- [EXERCISE DIRECTIONS]
All lines in the material below that contain "sent" should be located and copied.
= = = = =
--- src/rtl/ialu_pkg.sv ---
package ialu_pkg;

  typedef enum logic [3:0] {
    OP_ADD  = 4'd0,
    OP_SUB  = 4'd1,
    OP_ADDC = 4'd2,
    OP_SUBB = 4'd3,
    OP_INCR = 4'd4,
    OP_DECR = 4'd5,
    OP_NEGT = 4'd6,
    OP_AND  = 4'd7,
    OP_OR   = 4'd8,
    OP_XOR  = 4'd9,
    OP_NOT  = 4'd10,
    OP_CMP  = 4'd11,
    OP_TST  = 4'd12
  } alu_op_e;

  typedef enum logic [1:0] {
    LG_AND = 2'd0,
    LG_OR  = 2'd1,
    LG_XOR = 2'd2
  } logic_sel_e;

  // packed MSB first: ovf is bit 5, cry is bit 0
  typedef struct packed {
    logic ovf;
    logic sgn;
    logic zro;
    logic aux;
    logic par;
    logic cry;
  } flags_t;

  localparam int FLAG_W = 6;

endpackage

--- src/rtl/ialu_addsub.sv ---
module ialu_addsub #(
  parameter int W = 64
) (
  input  logic [W-1:0] x_i,
  input  logic [W-1:0] y_i,
  input  logic         cin_i,
  input  logic         sub_i,
  output logic [W-1:0] sum_o,
  output logic         cry_o,
  output logic         aux_o,
  output logic         ovf_o
);
  localparam int MSB = W - 1;

  logic [W-1:0] y_eff;
  logic         c_eff;
  logic         c_out;
  logic         c_nib;

  // subtraction runs as x + ~y + ~borrow; carry sense is inverted afterwards
  assign y_eff = sub_i ? ~y_i : y_i;
  assign c_eff = sub_i ? ~cin_i : cin_i;
  assign {c_out, sum_o} = {1'b0, x_i} + {1'b0, y_eff} + {{W{1'b0}}, c_eff};

  assign c_nib = x_i[4] ^ y_eff[4] ^ sum_o[4];
  assign cry_o = sub_i ? ~c_out : c_out;
  assign aux_o = sub_i ? ~c_nib : c_nib;
  assign ovf_o = (x_i[MSB] == y_eff[MSB]) && (sum_o[MSB] != x_i[MSB]);

endmodule
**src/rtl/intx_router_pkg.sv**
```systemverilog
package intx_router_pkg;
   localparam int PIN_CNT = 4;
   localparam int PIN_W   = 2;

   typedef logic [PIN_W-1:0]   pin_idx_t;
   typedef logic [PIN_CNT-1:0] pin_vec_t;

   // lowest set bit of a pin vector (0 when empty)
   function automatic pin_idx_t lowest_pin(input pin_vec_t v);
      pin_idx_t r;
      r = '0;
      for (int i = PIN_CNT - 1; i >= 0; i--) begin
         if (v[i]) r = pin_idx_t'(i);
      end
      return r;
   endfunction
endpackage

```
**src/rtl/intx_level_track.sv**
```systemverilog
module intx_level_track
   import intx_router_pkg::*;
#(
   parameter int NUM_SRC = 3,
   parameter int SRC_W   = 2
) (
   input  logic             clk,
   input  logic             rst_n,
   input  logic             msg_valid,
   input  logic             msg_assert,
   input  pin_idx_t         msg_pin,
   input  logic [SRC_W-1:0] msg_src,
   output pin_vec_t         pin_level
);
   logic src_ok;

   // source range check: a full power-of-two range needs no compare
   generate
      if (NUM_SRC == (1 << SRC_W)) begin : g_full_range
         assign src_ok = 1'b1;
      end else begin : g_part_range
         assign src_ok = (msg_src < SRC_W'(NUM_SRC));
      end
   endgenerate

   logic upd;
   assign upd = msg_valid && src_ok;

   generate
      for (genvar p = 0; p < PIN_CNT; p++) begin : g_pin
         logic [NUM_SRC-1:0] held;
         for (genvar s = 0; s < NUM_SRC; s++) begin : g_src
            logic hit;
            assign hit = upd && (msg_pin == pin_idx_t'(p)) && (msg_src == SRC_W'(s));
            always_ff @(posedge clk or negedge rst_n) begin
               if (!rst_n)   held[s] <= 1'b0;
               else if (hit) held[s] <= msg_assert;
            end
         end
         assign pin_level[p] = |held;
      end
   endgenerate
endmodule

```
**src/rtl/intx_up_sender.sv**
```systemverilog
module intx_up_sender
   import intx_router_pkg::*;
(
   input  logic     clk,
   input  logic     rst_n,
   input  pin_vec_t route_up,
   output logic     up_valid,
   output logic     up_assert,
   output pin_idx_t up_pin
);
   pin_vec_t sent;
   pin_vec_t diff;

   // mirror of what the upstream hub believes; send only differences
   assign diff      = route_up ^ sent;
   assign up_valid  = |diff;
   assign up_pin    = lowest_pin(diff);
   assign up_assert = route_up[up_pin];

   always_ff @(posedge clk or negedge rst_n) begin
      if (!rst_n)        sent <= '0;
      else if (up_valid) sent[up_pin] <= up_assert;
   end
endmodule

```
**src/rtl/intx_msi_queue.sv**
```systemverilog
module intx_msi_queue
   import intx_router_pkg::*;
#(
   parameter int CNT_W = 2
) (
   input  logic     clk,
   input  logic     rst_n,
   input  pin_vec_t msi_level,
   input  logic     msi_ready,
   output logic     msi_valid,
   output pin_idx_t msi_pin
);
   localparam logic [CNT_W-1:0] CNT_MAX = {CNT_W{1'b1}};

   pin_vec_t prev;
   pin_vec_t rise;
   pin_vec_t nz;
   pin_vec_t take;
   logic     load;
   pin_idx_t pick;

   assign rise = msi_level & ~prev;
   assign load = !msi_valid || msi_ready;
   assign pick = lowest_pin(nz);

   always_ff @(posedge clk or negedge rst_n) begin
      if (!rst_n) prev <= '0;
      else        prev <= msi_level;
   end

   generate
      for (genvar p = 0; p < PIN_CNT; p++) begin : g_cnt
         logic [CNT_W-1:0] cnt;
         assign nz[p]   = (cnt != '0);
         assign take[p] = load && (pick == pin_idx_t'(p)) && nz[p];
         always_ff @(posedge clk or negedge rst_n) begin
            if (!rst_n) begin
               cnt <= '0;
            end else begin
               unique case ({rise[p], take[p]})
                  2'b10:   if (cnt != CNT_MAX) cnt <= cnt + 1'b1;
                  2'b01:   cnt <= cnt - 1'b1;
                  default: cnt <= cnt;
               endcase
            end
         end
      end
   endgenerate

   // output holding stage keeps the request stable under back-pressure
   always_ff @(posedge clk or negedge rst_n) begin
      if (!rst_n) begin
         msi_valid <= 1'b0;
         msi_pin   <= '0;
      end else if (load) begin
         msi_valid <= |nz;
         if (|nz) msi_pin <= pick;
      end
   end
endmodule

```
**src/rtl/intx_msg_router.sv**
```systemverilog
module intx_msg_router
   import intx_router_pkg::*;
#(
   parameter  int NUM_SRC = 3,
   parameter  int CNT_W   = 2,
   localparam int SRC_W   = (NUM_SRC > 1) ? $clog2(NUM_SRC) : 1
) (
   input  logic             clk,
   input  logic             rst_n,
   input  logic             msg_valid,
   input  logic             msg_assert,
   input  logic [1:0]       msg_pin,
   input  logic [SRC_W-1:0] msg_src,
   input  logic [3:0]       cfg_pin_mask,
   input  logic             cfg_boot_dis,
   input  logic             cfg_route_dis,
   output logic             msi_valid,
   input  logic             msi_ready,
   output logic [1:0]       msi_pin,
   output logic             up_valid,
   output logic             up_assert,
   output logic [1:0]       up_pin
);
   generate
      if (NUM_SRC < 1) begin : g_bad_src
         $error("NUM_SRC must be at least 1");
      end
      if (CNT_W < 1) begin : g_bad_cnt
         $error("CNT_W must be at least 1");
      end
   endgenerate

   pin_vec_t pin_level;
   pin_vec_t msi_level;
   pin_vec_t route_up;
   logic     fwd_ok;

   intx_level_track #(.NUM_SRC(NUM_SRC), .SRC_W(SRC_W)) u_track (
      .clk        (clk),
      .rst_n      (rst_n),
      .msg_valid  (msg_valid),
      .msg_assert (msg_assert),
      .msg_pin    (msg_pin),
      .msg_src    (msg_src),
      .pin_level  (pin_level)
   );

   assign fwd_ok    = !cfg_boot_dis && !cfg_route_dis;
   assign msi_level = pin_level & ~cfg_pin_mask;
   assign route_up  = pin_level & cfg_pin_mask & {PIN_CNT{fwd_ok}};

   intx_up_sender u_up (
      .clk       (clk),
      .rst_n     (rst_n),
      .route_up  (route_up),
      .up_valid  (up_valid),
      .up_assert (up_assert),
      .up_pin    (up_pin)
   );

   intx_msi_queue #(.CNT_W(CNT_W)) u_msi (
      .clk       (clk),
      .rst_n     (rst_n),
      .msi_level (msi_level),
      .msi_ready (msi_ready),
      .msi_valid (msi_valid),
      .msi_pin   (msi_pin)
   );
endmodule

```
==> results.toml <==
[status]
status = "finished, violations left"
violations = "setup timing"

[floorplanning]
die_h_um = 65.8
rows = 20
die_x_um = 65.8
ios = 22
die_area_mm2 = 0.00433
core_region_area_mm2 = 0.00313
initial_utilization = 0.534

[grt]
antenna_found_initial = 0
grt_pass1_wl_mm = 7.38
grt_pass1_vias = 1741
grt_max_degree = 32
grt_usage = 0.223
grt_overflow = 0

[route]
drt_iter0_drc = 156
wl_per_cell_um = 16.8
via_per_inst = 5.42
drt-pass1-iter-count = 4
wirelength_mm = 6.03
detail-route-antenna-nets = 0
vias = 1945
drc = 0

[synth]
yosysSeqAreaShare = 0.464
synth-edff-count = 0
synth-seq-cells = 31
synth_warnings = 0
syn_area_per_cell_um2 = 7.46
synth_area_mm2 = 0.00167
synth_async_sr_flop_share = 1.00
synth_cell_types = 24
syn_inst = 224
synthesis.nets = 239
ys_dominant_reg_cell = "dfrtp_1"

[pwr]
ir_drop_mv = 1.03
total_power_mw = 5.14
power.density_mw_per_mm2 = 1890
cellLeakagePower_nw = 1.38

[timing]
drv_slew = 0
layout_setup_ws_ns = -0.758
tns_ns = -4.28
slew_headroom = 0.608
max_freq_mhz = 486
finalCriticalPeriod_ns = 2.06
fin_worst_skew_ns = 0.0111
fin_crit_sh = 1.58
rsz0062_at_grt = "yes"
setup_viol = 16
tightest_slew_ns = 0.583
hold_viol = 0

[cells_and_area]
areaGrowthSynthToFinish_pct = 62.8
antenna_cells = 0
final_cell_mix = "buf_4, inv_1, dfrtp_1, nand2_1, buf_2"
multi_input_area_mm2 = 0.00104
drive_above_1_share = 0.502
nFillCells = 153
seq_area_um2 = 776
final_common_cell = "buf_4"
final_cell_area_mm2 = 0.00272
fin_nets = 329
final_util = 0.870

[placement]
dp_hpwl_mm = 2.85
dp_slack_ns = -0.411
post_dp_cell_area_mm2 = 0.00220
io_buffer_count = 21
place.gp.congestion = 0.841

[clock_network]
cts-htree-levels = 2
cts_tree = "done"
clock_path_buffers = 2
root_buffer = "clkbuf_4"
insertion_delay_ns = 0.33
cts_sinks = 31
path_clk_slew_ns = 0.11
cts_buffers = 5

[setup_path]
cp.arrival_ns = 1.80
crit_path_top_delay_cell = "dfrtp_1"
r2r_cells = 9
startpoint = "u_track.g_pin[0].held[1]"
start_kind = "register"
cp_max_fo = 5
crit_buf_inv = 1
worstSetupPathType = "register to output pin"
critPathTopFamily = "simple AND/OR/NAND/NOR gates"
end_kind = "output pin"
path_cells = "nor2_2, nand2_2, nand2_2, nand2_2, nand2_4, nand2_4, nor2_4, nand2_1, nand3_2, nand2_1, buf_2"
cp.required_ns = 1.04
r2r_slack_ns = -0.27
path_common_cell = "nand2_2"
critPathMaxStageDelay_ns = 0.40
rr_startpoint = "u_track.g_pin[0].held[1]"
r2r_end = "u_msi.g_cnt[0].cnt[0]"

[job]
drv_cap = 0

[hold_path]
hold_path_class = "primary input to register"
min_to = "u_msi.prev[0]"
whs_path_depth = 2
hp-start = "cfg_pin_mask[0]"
`config.mk`:
```
export PLATFORM = sky130hd
export DESIGN_NAME = stair_gate_gen
export DESIGN_NICKNAME = d
export VERILOG_FILES = /design/src/rtl/stair_pkg.sv /design/src/rtl/stair_phase_acc.sv /design/src/rtl/stair_ref_gen.sv /design/src/rtl/stair_band_map.sv /design/src/rtl/stair_dead_pair.sv /design/src/rtl/stair_gate_gen.sv
export SDC_FILE = /design/constraint.sdc
export NUM_CORES = 1
export LEC_CHECK = 0
export ABC_AREA = 1
export BUFFER_PORTS_ARGS = -buffer_cell sky130_fd_sc_hd__buf_4
export CAP_MARGIN = 40
export CORE_ASPECT_RATIO = 0.9
export CORE_MARGIN = 2
export CORE_UTILIZATION = 55
export CTS_CLUSTER_DIAMETER = 200
export DETAILED_ROUTE_END_ITERATION = 10
export PLACE_DENSITY_LB_ADDON = 0.1
export SLEW_MARGIN = 20
export SYNTH_ARGS = -nofsm -noshare
export SYNTH_HDL_FRONTEND = slang
export SYNTH_SLANG_ARGS = --single-unit
```
`constraint.sdc`:
```
create_clock -name clk_i -period 26.8 [get_ports clk_i]
set_input_delay 1.34 -clock clk_i [delete_from_list [all_inputs] [get_ports clk_i]]
set_output_delay 1.34 -clock clk_i [all_outputs]
set_load 0.005 [all_outputs]
```
`src/rtl/stair_pkg.sv`:
```
`timescale 1ns/1ps
package stair_pkg;
  typedef enum logic [2:0] {
    BAND_A = 3'd0,
    BAND_B = 3'd1,
    BAND_C = 3'd2,
    BAND_D = 3'd3,
    BAND_E = 3'd4,
    BAND_F = 3'd5
  } band_e;

  // {S2,S3,S4,S5} per band
  function automatic logic [3:0] band_gates(band_e b);
    case (b)
      BAND_A, BAND_D: return 4'b0100;
      BAND_B, BAND_E: return 4'b1001;
      default:        return 4'b0010;
    endcase
  endfunction

  function automatic logic band_upper(band_e b);
    return (b == BAND_A) || (b == BAND_B) || (b == BAND_C);
  endfunction
endpackage

```
`src/rtl/stair_phase_acc.sv`:
```
`timescale 1ns/1ps
module stair_phase_acc #(
  parameter int PHASE_W = 32,
  parameter int OUT_W   = 15
) (
  input  logic               clk_i,
  input  logic               rst_ni,
  input  logic [PHASE_W-1:0] step_i,
  output logic [OUT_W-1:0]   phase_o
);
  logic [PHASE_W-1:0] acc_q;

  always_ff @(posedge clk_i or negedge rst_ni) begin
    if (!rst_ni) acc_q <= '0;
    else         acc_q <= acc_q + step_i;
  end

  assign phase_o = acc_q[PHASE_W-1 -: OUT_W];
endmodule

```
`src/rtl/stair_ref_gen.sv`:
```
`timescale 1ns/1ps
module stair_ref_gen #(
  parameter int SIN_W    = 14,
  parameter int MOD_FRAC = 8,
  localparam int MOD_W   = MOD_FRAC + 1,
  localparam int REF_W   = SIN_W + 4
) (
  input  logic [SIN_W:0]           phase_i,
  input  logic [MOD_W-1:0]         mod_i,
  output logic signed [REF_W-1:0]  ref_d_o
);
  localparam int MAG_W  = SIN_W + 1;
  localparam int PROD_W = 2 * SIN_W + 2;
  localparam int SCL_W  = MAG_W + MOD_W + 2;

  logic [MAG_W-1:0]  u_ext, u_comp, mag;
  logic [PROD_W-1:0] prod;
  logic [SCL_W-1:0]  scaled;
  logic [REF_W-1:0]  mag_s;

  // parabolic half-wave: 4u(1-u), peak 1.0 at u = 1/2
  assign u_ext  = {1'b0, phase_i[SIN_W-1:0]};
  assign u_comp = {1'b1, {SIN_W{1'b0}}} - u_ext;
  assign prod   = PROD_W'(u_ext) * PROD_W'(u_comp);
  assign mag    = MAG_W'(prod >> (SIN_W - 2));
  assign scaled = SCL_W'(mag) * SCL_W'(mod_i) * SCL_W'(3);
  assign mag_s  = REF_W'(scaled >> MOD_FRAC);

  assign ref_d_o = phase_i[SIN_W] ? -$signed(mag_s) : $signed(mag_s);
endmodule

```
`src/rtl/stair_band_map.sv`:
```
`timescale 1ns/1ps
module stair_band_map
  import stair_pkg::*;
#(
  parameter int SIN_W  = 14,
  localparam int REF_W = SIN_W + 4
) (
  input  logic                    clk_i,
  input  logic                    rst_ni,
  input  logic signed [REF_W-1:0] ref_d_i,
  output logic signed [REF_W-1:0] ref_o,
  output band_e                   band_o,
  output logic [3:0]              sw_o
);
  localparam logic signed [REF_W-1:0] LVL_1  = REF_W'(1 << SIN_W);
  localparam logic signed [REF_W-1:0] LVL_2  = REF_W'(2 << SIN_W);
  localparam logic signed [REF_W-1:0] LVL_N1 = -LVL_1;
  localparam logic signed [REF_W-1:0] LVL_N2 = -LVL_2;
  localparam logic signed [REF_W-1:0] LVL_0  = '0;

  band_e band_d;

  // ties resolve toward the lower-magnitude band
  always_comb begin
    if      (ref_d_i >  LVL_2)  band_d = BAND_A;
    else if (ref_d_i >  LVL_1)  band_d = BAND_B;
    else if (ref_d_i >= LVL_0)  band_d = BAND_C;
    else if (ref_d_i >= LVL_N1) band_d = BAND_D;
    else if (ref_d_i >= LVL_N2) band_d = BAND_E;
    else                        band_d = BAND_F;
  end

  always_ff @(posedge clk_i or negedge rst_ni) begin
    if (!rst_ni) begin
      ref_o  <= '0;
      band_o <= BAND_C;
      sw_o   <= '0;
    end else begin
      ref_o  <= ref_d_i;
      band_o <= band_d;
      sw_o   <= band_gates(band_d);
    end
  end
endmodule

```
`src/rtl/stair_dead_pair.sv`:
```
`timescale 1ns/1ps
module stair_dead_pair #(
  parameter int DEAD_CYC = 34,
  localparam int CNT_W   = $clog2(DEAD_CYC + 1)
) (
  input  logic clk_i,
  input  logic rst_ni,
  input  logic want_i,
  output logic top_o,
  output logic top_n_o
);
  logic             held_q;
  logic [CNT_W-1:0] cnt_q;
  logic             idle;

  // any change of the wanted side restarts the blanking window
  always_ff @(posedge clk_i or negedge rst_ni) begin
    if (!rst_ni) begin
      held_q <= 1'b0;
      cnt_q  <= CNT_W'(DEAD_CYC);
    end else if (want_i != held_q) begin
      held_q <= want_i;
      cnt_q  <= CNT_W'(DEAD_CYC);
    end else if (cnt_q != '0) begin
      cnt_q  <= cnt_q - 1'b1;
    end
  end

  assign idle    = (cnt_q == '0);
  assign top_o   = idle &  held_q;
  assign top_n_o = idle & ~held_q;
endmodule

```
`src/rtl/stair_gate_gen.sv`:
```
`timescale 1ns/1ps
module stair_gate_gen
  import stair_pkg::*;
#(
  parameter int PHASE_W  = 32,
  parameter int SIN_W    = 14,
  parameter int MOD_FRAC = 8,
  parameter int DEAD_CYC = 34,
  localparam int MOD_W   = MOD_FRAC + 1,
  localparam int REF_W   = SIN_W + 4
) (
  input  logic                    clk_i,
  input  logic                    rst_ni,
  input  logic [PHASE_W-1:0]      step_i,
  input  logic [MOD_W-1:0]        mod_i,
  output logic signed [REF_W-1:0] ref_o,
  output logic [2:0]              band_o,
  output logic [3:0]              sw_o,
  output logic                    top_o,
  output logic                    top_n_o
);
  logic [SIN_W:0]           phase;
  logic signed [REF_W-1:0]  ref_d;
  band_e                    band_q;

  stair_phase_acc #(.PHASE_W(PHASE_W), .OUT_W(SIN_W + 1)) u_acc (
    .clk_i, .rst_ni, .step_i, .phase_o(phase)
  );

  stair_ref_gen #(.SIN_W(SIN_W), .MOD_FRAC(MOD_FRAC)) u_ref (
    .phase_i(phase), .mod_i, .ref_d_o(ref_d)
  );

  stair_band_map #(.SIN_W(SIN_W)) u_band (
    .clk_i, .rst_ni, .ref_d_i(ref_d), .ref_o, .band_o(band_q), .sw_o
  );

  stair_dead_pair #(.DEAD_CYC(DEAD_CYC)) u_dead (
    .clk_i, .rst_ni, .want_i(band_upper(band_q)), .top_o, .top_n_o
  );

  assign band_o = band_q;
endmodule

```
==> impl_results.md <==
- RD Place Congestion: ~1
- Mapped Area: roughly 0.016 mm^2
- # clock sinks: 63
- Global-route wire length before repair: about 64,000 um
- Crit path time final: 14,610 ps
- Remaining antenna violation count after routing: 0
- Die area: around 0.03 mm^2
- Gr ovfl total: 0
- Hold buffers post-CTS: 0
- Detailed Route WL: approximately 37,000 um
- Async SR Flop Fraction: 1.00
- Post-CTS Resized: 0
- Gr busiest metal: met2
- Max_slew headroom: 0.456
- Hold Violations, Final: 0
- Initial antenna violation count: 0
- Area grow syn2layout: 7.53%
- Post-synth EDFFs: 0
- Worst-path clk slew: roughly 50 ps
- Worst Path Arrival: approximately 15,000 ps
- Mapped Cells: about 2,100
- CTS tree: built
- Routed WL per cell: 15.0 um
- Initial drt markers: 666
- Pin count of the biggest net entering global routing: 64
- IO buf count: just under 70
- Ys flop type: dfrtp_1
- Hold_ws: between 400 and 500 ps
- Slew at the pin closest to its max-slew limit: approximately 820 ps
- Row cnt: 59
- # nets final: between 2,000 and 3,000
- # setup viols final: 0
- Root Driver: clkbuf_16
- TritonCTS Buffers: 9
- RSZ-0062 raised after global routing: no
- FMAX: 0.0684 GHz
- Critical path launch point type: flip-flop
- Critical-path top delay cell: dfrtp_1
- Critical Path RT: between 20,000 and 30,000 ps
- Area of the multi-input gates: about 0.012 mm^2
- Met2 Track Usage GR: 0.465
- Period utilization: 0.545
- Largest cells by area after synthesis: fa_1 31%, ha_1 15%, inv_1 11%
- GR Util met3: 0.0375
- Setup TNS: 0 ps
- DRC violations left: 0
- Chip Height: 165 um
- First-pass iteration count of the detailed router: 5
- Fraction of layout cells with a size suffix above 1: 0.0753
- Dpl hpwl: ~32,000 um
- Unique masters post-synth: 52
- H-Tree Depth: 3
- Total of max-cap violations: 0
- Status: finished clean
- Register area share after synthesis: 0.0993
- Synth cell count leaders: 469 x inv_1, 381 x nand2_1, 244 x fa_1
- Area leader, netlist: fa_1
- Syn Area/Cell: roughly 7.7 um^2
- # IOs: 70
- Hold Crit Class: reg -> reg
- Starting Density: 0.554
- Core area: approximately 0.029 mm^2
- Top cell type's share of synthesized area: 0.307
- Max-slew violation count: 0
- Crit path top cell by count: nand2_1
- M1 GR Usage: 0.343
- Vias post-DR: around 13,000
- Filler cells: roughly 2,700
- Kind of critical path: reg -> reg
- Post-CTS setup repair buffer count: 0
- CTS max path bufs: 2
- Clk_skew: just under 10 ps
- #FFs+latches synth: between 60 and 70
- Critical path endpoint category: flip-flop
- Yosys warns: 0
- Sequential Area: 0.00158 mm^2
- Skew-Pair Late Insertion Delay: around 340 ps
- Die X: around 180 um
- Top-count cell post-synth: inv_1
- Worst path max stage delay: ~800 ps
- CP max FO: 22
- Avg Vias per Cell: roughly 5.2
- Ant diodes: 0
- GRT Resource Usage Total: 0.263
- Vias in the first global route: between 10,000 and 15,000
==> sequential cells by signal, indices dropped and copies added (netlist names) <==
name,cells
u_dead.held_q,1
u_band.sw_o,3
u_dead.cnt_q,6
u_acc.acc_q,32
u_band.band_o,3
u_band.ref_o,18
==> final cells by class <==
type | count | share of cell area
tap | 366 | 0.0268
clock inverter | 5 | 0.00293
multi-input combinational | 1490 | 0.725
clock buffer | 11 | 0.0136
inverter | 486 | 0.107
timing repair buffer | 71 | 0.0328
sequential | 63 | 0.0924
==> critical path, delay by kind of cell, from the launching register on <==
kind	cells	cell delay (ps)
buf+inv	10	830
xor+xnor	2	460
compound gates	12	2080
flops	1	780
simple gates	41	3650
fa+ha+maj	15	6670
==> cells in the final DEF, fill, tap and decap left out, types with 4 or more instances in the layout <==
cell         n
nand2_2     23
clkinv_2     4
buf_4       69
ha_1       196
nand2_1    381
o21ai_0     33
and3_1       4
inv_1      469
conb_1      10
or2_2       11
nand3_1     74
a21o_1       5
nand3_2      7
clkbuf_16    9
inv_2       11
nand4_1     18
xor2_1      41
o21ai_1      5
a31oi_1     10
clkinv_1     6
o21bai_1    10
dfrtp_1     60
o21a_1       5
nor2_1     239
nor3_1      13
and2_1       5
nand3b_1     4
a21oi_1     89
xnor2_1     25
nor4_1       4
o211ai_1     4
fa_1       244
nand2_4      6
==> routing by layer <==
layer | wire (um) | share of wire
met1 | 16100 | 0.43
met4 | 898 | 0.024
met5 | 0 | 0
met2 | 18600 | 0.50
met3 | 1720 | 0.046
==> per-stage QoR <==
stage               std cells  worst slack [ps]  utilization  area (um^2)
finish                   2492             12190        0.596        17100
CTS                      2491             12190        0.595        17100
detailed placement       2475             12220        0.585        16800
floorplan                2073             13730            -        15900
global placement         2474             12600        0.584        16800
global route             2492             10720        0.596        17100
==> cell families after synthesis <==
| kind of cell | count (synthesis) | synth area share |
|---|---|---|
| buf+inv | 520 | 0.123 |
| other cells | 2 | 0.000472 |
| xor+xnor | 67 | 0.0374 |
| fa+ha+maj | 440 | 0.461 |
| compound gates | 176 | 0.0636 |
| flops | 63 | 0.0993 |
| simple gates | 797 | 0.215 |
==> path summary, 6_finish.rpt <==
path	start	endpoint	slack [ps]	cells past startpoint
max in group asynchronous	rst_ni	u_band.band_o[1]	25440	2
max reg2reg	u_acc.acc_q[17]	u_band.sw_o[0]	12190	80
min in group asynchronous	rst_ni	u_acc.acc_q[11]	810	1
max	u_acc.acc_q[17]	u_band.sw_o[0]	12190	80
min	u_acc.acc_q[0]	u_acc.acc_q[0]	480	1
min reg2reg	u_acc.acc_q[0]	u_acc.acc_q[0]	480	1
Power is not shown: default switching activity piles up to over one toggle a cycle in this logic, so the estimate is an artifact.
= = = = =
- [TASK SOLUTION]
   pin_vec_t sent;
   assign diff      = route_up ^ sent;
      if (!rst_n)        sent <= '0;
      else if (up_valid) sent[up_pin] <= up_assert;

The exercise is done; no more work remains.